> [TASK] Working from the entries below, count every line that includes the word "else". Return the figure alone.

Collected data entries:
`src/rtl/lsu_pkg.sv`:
```
// Shared encodings for the load/store unit: load/store mode codes, FSM states
// and the alignment check used when a request is accepted.
package lsu_pkg;

  typedef enum logic [2:0] {
    LD_LB   = 3'b000,
    LD_LH   = 3'b001,
    LD_LW   = 3'b010,
    LD_LBU  = 3'b100,
    LD_LHU  = 3'b101,
    LD_NONE = 3'b111
  } load_mode_e;

  typedef enum logic [1:0] {
    ST_NONE = 2'b00,
    ST_SB   = 2'b01,
    ST_SH   = 2'b10,
    ST_SW   = 2'b11
  } store_mode_e;

  typedef enum logic [1:0] {
    S_IDLE,
    S_REQ,
    S_WAIT,
    S_DONE
  } state_e;

  // size: 00 byte, 01 halfword, 1x word
  function automatic logic is_misaligned(input logic [1:0] size, input logic [1:0] off);
    return ((size == 2'b01) && off[0]) || (size[1] && (off != 2'b00));
  endfunction

endpackage

```
`src/rtl/lsu_align.sv`:
```
// Combinational lane logic: store data replication and byte strobes, and
// load byte/halfword selection with sign or zero extension.
module lsu_align
  import lsu_pkg::*;
#(
  parameter int XLEN = 32
) (
  input  logic [1:0]      st_mode,
  input  logic [1:0]      st_off,
  input  logic [XLEN-1:0] st_data,
  input  logic [2:0]      ld_mode,
  input  logic [1:0]      ld_off,
  input  logic [XLEN-1:0] rdata,
  output logic [XLEN-1:0] wdata,
  output logic [3:0]      wstrb,
  output logic [XLEN-1:0] ld_data
);

  logic [7:0]  lane_byte;
  logic [15:0] lane_half;

  always_comb begin
    wdata = '0;
    wstrb = '0;
    case (st_mode)
      ST_SB: begin
        wdata = {(XLEN/8){st_data[7:0]}};
        wstrb = 4'b0001 << st_off;
      end
      ST_SH: begin
        wdata = {(XLEN/16){st_data[15:0]}};
        wstrb = 4'b0011 << st_off;
      end
      ST_SW: begin
        wdata = st_data;
        wstrb = 4'b1111;
      end
      default: ;
    endcase
  end

  always_comb begin
    lane_byte = 8'(rdata >> {ld_off, 3'b000});
    lane_half = 16'(rdata >> {ld_off[1], 4'b0000});
    ld_data   = rdata;
    case (ld_mode)
      LD_LB:   ld_data = {{(XLEN-8){lane_byte[7]}}, lane_byte};
      LD_LH:   ld_data = {{(XLEN-16){lane_half[15]}}, lane_half};
      LD_LBU:  ld_data = {{(XLEN-8){1'b0}}, lane_byte};
      LD_LHU:  ld_data = {{(XLEN-16){1'b0}}, lane_half};
      default: ld_data = rdata;
    endcase
  end

endmodule

```
`src/rtl/lsu.sv`:
```
// Load/store unit: accepts one load or store from execute, runs it over a
// request/grant/rvalid bus with timeout, and writes aligned load data back.
module lsu
  import lsu_pkg::*;
#(
  parameter int XLEN    = 32,
  parameter int TIMEOUT = 255
) (
  input  logic            clk,
  input  logic            rst,
  input  logic [2:0]      mem_load_mode,
  input  logic [XLEN-1:0] mem_load_addr,
  input  logic [4:0]      mem_load_regs_addr,
  input  logic [1:0]      mem_store_mode,
  input  logic [XLEN-1:0] mem_store_addr,
  input  logic [XLEN-1:0] mem_store_data,
  output logic            busy,
  output logic            regs_write_en,
  output logic [4:0]      regs_write_addr,
  output logic [XLEN-1:0] regs_write_data,
  output logic            unpause_signal,
  output logic            error,
  output logic            bus_req,
  output logic            bus_we,
  output logic [XLEN-1:0] bus_addr,
  output logic [XLEN-1:0] bus_wdata,
  output logic [3:0]      bus_wstrb,
  input  logic            bus_gnt,
  input  logic            bus_rvalid,
  input  logic [XLEN-1:0] bus_rdata
);

  localparam int CW = $clog2(TIMEOUT + 1);

  state_e          state, state_n;
  logic [CW-1:0]   cnt;
  logic            is_load;
  logic [2:0]      ld_mode;
  logic [1:0]      ld_off;
  logic [4:0]      rd;
  logic [XLEN-1:0] ld_data;

  logic            load_req, store_req, accept, acc_bad, bad_req, abort, timed_out;
  logic [1:0]      acc_size;
  logic [XLEN-1:0] acc_addr;
  logic [XLEN-1:0] st_wdata, ld_ext;
  logic [3:0]      st_wstrb;

  lsu_align #(.XLEN(XLEN)) u_align (
    .st_mode (mem_store_mode),
    .st_off  (mem_store_addr[1:0]),
    .st_data (mem_store_data),
    .ld_mode (ld_mode),
    .ld_off  (ld_off),
    .rdata   (bus_rdata),
    .wdata   (st_wdata),
    .wstrb   (st_wstrb),
    .ld_data (ld_ext)
  );

  always_ff @(posedge clk) begin
    if (rst) state <= S_IDLE;
    else     state <= state_n;
  end

  always_comb begin
    load_req  = (mem_load_mode != LD_NONE);
    store_req = (mem_store_mode != ST_NONE);
    accept    = (state == S_IDLE) && (load_req || store_req);
    acc_size  = load_req ? mem_load_mode[1:0] : (mem_store_mode - 2'd1);
    acc_addr  = load_req ? mem_load_addr : mem_store_addr;
    acc_bad   = is_misaligned(acc_size, acc_addr[1:0]);
    bad_req   = accept && acc_bad;
    timed_out = (cnt == CW'(TIMEOUT - 1));
    abort     = ((state == S_REQ) && !bus_gnt && timed_out) ||
                ((state == S_WAIT) && !bus_rvalid && timed_out);
    state_n   = state;
    case (state)
      S_IDLE: if (accept && !acc_bad) state_n = S_REQ;
      S_REQ: begin
        if (bus_gnt)        state_n = is_load ? S_WAIT : S_DONE;
        else if (timed_out) state_n = S_IDLE;
      end
      S_WAIT: begin
        if (bus_rvalid)     state_n = S_DONE;
        else if (timed_out) state_n = S_IDLE;
      end
      S_DONE:  state_n = S_IDLE;
      default: state_n = S_IDLE;
    endcase
  end

  // All outputs are registered from the next-state so they line up with the FSM.
  always_ff @(posedge clk) begin
    if (rst) begin
      cnt             <= '0;
      is_load         <= 1'b0;
      ld_mode         <= LD_NONE;
      ld_off          <= '0;
      rd              <= '0;
      ld_data         <= '0;
      busy            <= 1'b0;
      regs_write_en   <= 1'b0;
      regs_write_addr <= '0;
      regs_write_data <= '0;
      unpause_signal  <= 1'b0;
      error           <= 1'b0;
      bus_req         <= 1'b0;
      bus_we          <= 1'b0;
      bus_addr        <= '0;
      bus_wdata       <= '0;
      bus_wstrb       <= '0;
    end else begin
      regs_write_en  <= 1'b0;
      unpause_signal <= 1'b0;
      error          <= 1'b0;
      busy           <= (state_n != S_IDLE);
      bus_req        <= (state_n == S_REQ);

      if (state_n != state)                          cnt <= '0;
      else if (state == S_REQ || state == S_WAIT)    cnt <= cnt + CW'(1);

      if (accept && !acc_bad) begin
        is_load   <= load_req;
        ld_mode   <= mem_load_mode;
        ld_off    <= mem_load_addr[1:0];
        rd        <= mem_load_regs_addr;
        bus_addr  <= {acc_addr[XLEN-1:2], 2'b00};
        bus_we    <= !load_req;
        bus_wdata <= load_req ? '0 : st_wdata;
        bus_wstrb <= load_req ? '0 : st_wstrb;
      end

      if (bad_req || abort) begin
        error          <= 1'b1;
        unpause_signal <= 1'b1;
      end

      if (state == S_WAIT && bus_rvalid) ld_data <= ld_ext;

      if (state == S_DONE) begin
        unpause_signal <= 1'b1;
        if (is_load) begin
          regs_write_en   <= (rd != 5'd0);
          regs_write_addr <= rd;
          regs_write_data <= ld_data;
        end
      end
    end
  end

endmodule

```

> [OUTPUT OF THE EXERCISE] 5